> [Problem to solve] Within the entries below, every line containing "default" is to be copied.

(Collected data)
****************************************

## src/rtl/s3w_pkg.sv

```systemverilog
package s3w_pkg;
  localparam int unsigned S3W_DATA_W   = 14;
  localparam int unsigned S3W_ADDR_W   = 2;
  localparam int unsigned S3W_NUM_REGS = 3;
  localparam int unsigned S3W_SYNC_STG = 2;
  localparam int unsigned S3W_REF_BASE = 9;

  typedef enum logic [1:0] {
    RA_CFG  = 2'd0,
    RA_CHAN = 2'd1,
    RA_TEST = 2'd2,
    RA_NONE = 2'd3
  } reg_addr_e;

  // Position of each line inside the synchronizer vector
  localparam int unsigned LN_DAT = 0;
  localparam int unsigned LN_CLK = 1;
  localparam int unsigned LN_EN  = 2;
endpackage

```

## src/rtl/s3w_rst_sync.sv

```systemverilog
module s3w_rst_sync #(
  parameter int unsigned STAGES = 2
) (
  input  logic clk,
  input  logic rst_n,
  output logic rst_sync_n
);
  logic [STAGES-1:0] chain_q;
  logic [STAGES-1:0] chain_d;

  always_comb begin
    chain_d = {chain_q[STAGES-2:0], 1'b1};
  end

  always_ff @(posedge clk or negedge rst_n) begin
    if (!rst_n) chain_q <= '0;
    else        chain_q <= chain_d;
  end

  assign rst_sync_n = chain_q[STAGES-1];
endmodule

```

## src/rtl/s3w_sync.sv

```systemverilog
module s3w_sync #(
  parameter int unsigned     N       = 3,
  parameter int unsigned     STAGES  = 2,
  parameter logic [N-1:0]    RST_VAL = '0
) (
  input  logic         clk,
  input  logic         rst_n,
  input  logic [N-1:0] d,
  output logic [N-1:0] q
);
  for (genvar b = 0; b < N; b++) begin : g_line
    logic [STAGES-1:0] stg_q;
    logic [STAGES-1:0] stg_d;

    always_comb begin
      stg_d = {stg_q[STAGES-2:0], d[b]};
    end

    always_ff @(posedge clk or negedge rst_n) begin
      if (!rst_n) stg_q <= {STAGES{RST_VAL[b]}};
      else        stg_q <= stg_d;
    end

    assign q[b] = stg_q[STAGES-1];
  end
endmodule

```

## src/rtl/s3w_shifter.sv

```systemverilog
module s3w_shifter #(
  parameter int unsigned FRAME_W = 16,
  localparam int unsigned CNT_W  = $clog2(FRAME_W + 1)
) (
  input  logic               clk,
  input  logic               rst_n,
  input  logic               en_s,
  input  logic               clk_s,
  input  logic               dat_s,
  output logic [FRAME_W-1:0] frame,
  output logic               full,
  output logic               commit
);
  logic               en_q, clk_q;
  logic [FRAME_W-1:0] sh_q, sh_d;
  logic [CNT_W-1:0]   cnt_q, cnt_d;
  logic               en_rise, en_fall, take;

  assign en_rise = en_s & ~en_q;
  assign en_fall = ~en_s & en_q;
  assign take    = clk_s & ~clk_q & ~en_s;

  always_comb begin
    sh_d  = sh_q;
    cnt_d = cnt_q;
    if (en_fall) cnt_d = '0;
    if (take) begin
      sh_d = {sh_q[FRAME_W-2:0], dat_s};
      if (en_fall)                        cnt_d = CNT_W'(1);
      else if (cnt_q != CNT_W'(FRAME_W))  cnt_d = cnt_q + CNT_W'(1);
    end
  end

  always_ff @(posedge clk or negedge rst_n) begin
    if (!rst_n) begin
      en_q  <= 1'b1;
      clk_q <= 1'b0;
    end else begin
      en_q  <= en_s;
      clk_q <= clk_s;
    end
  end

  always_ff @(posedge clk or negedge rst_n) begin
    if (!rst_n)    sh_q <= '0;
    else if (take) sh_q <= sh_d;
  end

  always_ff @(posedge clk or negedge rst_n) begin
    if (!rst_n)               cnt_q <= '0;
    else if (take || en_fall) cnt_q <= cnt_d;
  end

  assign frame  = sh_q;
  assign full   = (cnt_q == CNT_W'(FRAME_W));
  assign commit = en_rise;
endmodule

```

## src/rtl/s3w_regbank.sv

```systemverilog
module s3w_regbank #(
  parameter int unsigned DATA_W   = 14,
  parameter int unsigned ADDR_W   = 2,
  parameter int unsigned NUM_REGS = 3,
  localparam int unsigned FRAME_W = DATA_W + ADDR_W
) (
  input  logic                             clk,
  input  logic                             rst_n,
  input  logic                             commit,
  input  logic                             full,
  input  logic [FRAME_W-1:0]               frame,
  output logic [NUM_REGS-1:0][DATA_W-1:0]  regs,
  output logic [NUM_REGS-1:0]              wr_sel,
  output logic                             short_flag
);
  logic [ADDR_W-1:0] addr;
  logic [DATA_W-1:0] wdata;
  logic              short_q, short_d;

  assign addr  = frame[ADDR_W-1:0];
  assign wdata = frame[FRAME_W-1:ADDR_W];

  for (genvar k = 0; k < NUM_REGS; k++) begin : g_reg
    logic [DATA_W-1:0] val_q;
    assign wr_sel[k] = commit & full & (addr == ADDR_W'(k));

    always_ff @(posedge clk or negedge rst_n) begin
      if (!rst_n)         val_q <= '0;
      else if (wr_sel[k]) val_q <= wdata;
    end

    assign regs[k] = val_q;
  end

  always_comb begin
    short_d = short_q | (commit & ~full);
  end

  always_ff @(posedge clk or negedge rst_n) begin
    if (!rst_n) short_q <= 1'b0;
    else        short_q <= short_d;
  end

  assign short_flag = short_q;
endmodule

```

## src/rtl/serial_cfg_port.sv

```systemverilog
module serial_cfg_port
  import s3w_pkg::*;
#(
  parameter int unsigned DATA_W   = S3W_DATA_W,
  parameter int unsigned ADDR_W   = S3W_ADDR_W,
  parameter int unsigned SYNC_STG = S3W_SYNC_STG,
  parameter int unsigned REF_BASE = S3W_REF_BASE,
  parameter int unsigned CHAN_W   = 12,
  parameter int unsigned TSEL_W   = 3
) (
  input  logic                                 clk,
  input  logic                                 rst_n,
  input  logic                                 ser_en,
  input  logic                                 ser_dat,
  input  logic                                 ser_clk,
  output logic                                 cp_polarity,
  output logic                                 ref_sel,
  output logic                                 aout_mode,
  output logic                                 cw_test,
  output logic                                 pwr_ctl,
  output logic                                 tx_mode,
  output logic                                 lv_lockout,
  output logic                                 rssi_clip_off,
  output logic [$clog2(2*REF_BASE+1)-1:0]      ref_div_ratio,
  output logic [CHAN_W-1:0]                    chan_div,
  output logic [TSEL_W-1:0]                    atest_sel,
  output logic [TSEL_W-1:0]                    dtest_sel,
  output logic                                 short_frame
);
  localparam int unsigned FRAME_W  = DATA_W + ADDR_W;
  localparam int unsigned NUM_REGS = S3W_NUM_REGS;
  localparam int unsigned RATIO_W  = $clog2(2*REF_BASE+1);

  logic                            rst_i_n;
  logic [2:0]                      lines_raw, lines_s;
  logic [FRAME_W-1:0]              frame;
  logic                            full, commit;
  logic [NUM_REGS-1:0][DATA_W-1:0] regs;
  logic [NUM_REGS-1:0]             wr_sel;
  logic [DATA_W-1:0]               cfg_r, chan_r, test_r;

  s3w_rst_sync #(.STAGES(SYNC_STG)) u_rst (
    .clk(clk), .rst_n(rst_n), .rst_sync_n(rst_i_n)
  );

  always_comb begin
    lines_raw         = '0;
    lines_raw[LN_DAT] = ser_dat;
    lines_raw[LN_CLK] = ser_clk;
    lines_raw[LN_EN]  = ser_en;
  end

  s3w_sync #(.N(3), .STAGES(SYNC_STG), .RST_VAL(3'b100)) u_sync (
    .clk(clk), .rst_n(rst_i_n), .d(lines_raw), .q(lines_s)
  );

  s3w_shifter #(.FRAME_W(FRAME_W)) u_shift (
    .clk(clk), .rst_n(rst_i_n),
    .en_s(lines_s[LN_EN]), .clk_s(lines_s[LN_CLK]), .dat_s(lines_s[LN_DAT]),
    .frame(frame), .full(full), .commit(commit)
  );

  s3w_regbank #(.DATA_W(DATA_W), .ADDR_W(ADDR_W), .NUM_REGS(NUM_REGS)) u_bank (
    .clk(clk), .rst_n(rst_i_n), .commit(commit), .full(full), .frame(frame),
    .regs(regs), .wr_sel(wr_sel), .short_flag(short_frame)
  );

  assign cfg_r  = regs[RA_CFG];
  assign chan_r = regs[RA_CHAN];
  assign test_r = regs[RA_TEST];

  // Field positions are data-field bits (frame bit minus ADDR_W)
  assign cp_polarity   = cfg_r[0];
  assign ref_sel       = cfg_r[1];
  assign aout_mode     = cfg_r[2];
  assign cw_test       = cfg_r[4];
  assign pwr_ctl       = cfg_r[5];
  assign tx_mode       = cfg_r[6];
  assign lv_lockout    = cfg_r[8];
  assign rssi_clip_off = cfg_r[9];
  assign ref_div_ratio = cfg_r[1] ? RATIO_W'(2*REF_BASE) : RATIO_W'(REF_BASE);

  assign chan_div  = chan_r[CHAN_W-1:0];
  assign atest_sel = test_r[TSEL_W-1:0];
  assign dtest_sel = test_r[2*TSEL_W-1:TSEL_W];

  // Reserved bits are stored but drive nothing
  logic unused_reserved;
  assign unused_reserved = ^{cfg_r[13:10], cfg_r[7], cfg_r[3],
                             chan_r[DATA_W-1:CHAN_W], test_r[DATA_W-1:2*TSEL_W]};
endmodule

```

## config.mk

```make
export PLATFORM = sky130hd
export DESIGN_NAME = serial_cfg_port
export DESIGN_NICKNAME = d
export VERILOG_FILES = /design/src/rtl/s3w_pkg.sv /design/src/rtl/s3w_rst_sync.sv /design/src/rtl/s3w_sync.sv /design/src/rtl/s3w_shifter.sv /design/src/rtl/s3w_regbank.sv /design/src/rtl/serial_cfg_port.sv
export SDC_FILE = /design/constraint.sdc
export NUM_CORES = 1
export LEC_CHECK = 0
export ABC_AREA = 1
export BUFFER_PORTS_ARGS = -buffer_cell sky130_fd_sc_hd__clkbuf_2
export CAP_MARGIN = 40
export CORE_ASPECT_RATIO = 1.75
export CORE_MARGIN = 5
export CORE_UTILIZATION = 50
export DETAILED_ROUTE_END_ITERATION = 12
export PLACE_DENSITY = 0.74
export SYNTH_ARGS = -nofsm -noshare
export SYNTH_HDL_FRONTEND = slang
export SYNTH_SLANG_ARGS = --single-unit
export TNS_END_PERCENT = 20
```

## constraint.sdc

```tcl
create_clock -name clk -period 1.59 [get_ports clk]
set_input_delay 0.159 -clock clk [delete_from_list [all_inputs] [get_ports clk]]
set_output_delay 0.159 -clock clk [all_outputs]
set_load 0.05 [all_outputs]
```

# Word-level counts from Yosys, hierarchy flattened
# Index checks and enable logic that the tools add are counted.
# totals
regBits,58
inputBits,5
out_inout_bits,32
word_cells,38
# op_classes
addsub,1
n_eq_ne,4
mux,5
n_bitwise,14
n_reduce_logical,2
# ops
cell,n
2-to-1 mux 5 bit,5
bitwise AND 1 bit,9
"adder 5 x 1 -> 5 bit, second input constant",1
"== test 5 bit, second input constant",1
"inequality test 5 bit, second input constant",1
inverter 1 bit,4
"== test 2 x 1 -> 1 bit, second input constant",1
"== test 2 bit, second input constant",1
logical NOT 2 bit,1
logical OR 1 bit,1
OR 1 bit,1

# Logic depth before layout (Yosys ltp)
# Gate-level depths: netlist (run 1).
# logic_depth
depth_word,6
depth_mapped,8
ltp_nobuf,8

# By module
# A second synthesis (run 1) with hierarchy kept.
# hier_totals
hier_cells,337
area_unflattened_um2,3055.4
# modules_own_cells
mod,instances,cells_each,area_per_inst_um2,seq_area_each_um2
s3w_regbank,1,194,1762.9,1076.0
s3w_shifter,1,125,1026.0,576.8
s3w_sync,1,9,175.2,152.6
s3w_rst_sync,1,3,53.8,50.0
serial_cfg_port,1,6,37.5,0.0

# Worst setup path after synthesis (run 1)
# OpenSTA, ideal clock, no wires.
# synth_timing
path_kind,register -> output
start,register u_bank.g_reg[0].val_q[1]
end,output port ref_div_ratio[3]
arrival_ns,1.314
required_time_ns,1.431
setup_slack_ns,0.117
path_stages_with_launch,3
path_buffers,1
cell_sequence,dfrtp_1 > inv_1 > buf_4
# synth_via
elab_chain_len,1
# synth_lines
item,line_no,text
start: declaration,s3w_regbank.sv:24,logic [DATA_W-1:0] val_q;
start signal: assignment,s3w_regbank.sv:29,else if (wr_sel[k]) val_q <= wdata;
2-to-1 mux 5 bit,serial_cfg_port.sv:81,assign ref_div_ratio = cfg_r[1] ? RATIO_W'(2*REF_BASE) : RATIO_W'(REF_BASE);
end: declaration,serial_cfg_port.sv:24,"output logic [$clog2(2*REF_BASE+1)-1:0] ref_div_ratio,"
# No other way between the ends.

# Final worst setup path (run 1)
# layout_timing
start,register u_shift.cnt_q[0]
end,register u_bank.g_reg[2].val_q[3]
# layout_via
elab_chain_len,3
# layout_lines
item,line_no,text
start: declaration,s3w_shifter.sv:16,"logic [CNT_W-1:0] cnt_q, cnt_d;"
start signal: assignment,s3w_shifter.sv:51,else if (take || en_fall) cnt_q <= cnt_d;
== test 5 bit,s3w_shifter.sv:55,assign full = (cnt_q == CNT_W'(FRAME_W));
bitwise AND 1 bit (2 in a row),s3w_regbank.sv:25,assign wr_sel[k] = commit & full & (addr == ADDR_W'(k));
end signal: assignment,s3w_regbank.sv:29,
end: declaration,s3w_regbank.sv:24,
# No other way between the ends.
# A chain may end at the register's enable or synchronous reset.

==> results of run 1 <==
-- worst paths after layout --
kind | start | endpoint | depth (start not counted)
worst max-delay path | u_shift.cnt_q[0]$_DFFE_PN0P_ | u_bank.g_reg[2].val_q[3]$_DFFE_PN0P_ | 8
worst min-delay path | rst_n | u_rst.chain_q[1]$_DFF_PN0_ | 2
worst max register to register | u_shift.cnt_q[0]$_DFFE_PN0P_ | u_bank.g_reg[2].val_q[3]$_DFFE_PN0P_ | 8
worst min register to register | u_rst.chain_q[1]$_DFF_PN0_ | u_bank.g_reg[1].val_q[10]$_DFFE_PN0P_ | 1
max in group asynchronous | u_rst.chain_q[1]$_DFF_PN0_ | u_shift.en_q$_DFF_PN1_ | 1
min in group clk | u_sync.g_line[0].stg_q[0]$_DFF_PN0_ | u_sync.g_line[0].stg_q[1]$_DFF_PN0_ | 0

****************************************

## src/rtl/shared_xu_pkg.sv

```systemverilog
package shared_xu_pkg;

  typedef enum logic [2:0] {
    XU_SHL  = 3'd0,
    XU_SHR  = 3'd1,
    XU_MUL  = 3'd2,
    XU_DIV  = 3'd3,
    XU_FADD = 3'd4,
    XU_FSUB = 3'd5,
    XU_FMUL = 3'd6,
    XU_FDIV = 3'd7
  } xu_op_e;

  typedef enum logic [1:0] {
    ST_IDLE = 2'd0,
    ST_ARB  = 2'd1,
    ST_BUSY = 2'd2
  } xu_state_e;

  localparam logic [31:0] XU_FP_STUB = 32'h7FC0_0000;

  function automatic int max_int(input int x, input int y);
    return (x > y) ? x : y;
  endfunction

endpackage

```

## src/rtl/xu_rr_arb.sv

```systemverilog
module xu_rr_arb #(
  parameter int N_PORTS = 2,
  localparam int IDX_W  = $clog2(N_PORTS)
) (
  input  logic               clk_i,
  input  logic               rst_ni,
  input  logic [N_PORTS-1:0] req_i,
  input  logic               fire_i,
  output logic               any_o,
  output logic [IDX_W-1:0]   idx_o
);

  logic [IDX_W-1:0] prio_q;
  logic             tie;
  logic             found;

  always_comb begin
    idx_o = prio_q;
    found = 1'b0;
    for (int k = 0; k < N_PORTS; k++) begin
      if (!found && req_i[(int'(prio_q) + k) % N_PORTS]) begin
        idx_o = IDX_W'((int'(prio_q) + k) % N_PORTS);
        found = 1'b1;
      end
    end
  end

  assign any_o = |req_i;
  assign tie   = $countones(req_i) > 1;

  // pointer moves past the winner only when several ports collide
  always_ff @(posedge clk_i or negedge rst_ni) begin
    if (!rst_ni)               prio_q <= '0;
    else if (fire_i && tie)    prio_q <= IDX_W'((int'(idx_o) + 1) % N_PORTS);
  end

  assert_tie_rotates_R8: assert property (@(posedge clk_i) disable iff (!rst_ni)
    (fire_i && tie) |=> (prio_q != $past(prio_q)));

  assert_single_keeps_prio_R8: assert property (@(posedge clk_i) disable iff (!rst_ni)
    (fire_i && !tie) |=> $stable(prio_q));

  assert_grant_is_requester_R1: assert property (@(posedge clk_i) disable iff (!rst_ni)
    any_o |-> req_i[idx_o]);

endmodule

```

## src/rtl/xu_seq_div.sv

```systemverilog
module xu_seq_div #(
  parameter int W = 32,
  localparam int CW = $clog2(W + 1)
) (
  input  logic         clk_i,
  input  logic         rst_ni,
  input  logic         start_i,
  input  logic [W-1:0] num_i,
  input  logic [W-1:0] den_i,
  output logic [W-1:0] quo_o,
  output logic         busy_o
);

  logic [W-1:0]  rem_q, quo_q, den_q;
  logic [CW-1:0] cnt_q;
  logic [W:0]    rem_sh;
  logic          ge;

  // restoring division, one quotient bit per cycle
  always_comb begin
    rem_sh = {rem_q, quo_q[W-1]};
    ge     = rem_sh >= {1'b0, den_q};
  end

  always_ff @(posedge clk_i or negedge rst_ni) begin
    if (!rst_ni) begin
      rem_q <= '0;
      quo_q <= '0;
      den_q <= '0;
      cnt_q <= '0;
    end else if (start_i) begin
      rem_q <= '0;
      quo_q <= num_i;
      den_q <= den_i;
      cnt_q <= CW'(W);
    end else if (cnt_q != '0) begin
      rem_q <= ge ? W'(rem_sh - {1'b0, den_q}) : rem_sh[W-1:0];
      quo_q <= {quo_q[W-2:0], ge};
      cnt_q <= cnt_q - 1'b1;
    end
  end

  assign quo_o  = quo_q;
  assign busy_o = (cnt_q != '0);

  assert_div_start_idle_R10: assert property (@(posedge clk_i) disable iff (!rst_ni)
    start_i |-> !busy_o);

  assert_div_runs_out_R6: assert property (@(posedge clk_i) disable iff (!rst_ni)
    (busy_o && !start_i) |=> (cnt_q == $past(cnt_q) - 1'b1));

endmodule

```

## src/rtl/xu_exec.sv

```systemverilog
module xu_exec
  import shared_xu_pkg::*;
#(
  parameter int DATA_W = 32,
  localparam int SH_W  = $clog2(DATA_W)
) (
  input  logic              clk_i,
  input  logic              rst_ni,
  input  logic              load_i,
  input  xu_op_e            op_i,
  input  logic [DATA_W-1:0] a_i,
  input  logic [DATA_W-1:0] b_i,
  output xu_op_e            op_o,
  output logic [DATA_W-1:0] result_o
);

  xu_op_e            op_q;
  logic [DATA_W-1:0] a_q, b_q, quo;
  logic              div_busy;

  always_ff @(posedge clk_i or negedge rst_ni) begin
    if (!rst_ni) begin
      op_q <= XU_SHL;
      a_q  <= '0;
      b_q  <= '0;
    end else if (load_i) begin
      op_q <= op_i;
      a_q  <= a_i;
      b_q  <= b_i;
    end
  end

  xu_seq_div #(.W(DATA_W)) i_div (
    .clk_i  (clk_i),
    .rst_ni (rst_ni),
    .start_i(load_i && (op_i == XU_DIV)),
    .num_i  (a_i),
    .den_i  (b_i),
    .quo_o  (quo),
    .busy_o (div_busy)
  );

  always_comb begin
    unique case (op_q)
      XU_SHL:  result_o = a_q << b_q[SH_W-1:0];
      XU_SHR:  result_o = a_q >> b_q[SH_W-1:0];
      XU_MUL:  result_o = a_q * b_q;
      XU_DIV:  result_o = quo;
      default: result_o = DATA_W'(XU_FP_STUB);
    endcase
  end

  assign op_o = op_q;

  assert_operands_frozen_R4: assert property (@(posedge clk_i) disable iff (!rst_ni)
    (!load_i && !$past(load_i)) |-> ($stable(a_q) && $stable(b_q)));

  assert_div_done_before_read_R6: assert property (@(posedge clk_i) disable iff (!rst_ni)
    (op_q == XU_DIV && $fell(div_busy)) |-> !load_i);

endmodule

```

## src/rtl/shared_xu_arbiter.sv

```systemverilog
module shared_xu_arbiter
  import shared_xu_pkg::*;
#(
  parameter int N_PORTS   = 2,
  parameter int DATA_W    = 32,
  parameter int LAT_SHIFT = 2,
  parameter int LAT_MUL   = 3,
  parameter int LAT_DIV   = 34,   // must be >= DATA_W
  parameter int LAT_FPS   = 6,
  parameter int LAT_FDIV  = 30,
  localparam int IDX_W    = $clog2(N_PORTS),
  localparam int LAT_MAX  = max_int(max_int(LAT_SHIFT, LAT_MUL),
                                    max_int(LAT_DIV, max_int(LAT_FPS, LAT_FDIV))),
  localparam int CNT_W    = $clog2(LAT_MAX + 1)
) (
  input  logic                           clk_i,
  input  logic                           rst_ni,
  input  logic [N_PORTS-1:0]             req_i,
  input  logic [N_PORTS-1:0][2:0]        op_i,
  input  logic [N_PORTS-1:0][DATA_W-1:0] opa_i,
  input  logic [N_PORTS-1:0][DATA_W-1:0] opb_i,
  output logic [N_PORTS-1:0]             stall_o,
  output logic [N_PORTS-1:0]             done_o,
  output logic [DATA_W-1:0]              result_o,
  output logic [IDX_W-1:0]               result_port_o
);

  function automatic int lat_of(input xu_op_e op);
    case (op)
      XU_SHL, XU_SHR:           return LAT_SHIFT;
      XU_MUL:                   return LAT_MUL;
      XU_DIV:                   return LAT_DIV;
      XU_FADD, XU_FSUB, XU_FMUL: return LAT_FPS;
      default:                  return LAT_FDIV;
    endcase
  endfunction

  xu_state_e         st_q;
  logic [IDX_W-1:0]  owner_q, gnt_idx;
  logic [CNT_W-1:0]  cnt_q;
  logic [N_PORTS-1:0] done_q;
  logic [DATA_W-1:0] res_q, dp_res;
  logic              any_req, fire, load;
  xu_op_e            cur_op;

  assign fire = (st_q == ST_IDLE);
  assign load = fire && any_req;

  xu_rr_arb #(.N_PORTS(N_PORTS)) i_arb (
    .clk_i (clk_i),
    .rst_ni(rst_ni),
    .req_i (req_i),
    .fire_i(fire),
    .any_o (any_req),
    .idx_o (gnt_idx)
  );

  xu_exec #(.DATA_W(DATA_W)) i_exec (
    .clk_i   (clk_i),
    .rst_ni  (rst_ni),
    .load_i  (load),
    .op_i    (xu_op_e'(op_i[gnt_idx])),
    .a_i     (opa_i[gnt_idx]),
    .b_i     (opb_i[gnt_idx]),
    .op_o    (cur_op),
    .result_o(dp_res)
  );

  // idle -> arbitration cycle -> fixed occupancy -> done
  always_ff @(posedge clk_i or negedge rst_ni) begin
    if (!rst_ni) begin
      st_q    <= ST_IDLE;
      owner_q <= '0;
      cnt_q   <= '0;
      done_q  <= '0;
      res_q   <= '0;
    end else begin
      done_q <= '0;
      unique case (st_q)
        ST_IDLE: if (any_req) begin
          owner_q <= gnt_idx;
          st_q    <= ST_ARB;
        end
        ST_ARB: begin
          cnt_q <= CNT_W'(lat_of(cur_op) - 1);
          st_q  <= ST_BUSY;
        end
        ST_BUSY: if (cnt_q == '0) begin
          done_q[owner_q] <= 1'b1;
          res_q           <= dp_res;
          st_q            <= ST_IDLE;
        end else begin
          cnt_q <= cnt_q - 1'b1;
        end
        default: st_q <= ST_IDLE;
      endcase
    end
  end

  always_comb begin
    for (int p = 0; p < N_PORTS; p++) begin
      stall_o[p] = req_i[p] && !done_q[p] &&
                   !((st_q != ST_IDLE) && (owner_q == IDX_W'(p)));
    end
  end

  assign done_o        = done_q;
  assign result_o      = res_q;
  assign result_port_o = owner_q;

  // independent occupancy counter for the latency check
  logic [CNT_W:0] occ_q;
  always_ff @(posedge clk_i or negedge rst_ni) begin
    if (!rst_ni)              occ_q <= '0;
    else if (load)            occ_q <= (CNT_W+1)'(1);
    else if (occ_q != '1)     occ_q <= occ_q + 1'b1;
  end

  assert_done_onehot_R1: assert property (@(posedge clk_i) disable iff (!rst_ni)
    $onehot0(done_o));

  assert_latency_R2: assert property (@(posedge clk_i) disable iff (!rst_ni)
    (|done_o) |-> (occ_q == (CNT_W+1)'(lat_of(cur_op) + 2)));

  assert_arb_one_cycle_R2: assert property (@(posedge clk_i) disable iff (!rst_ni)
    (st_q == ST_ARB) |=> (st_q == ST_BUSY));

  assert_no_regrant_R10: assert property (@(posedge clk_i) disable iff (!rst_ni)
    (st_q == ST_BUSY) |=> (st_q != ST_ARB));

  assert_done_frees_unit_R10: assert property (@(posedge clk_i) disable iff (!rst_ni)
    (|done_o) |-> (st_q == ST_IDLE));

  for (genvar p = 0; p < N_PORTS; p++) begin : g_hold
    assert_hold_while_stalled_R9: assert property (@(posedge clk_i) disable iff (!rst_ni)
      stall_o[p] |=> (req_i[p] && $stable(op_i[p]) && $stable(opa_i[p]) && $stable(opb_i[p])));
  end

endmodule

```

****************************************

> [Result of this exercise]
      default: result_o = DATA_W'(XU_FP_STUB);
      default:                  return LAT_FDIV;
        default: st_q <= ST_IDLE;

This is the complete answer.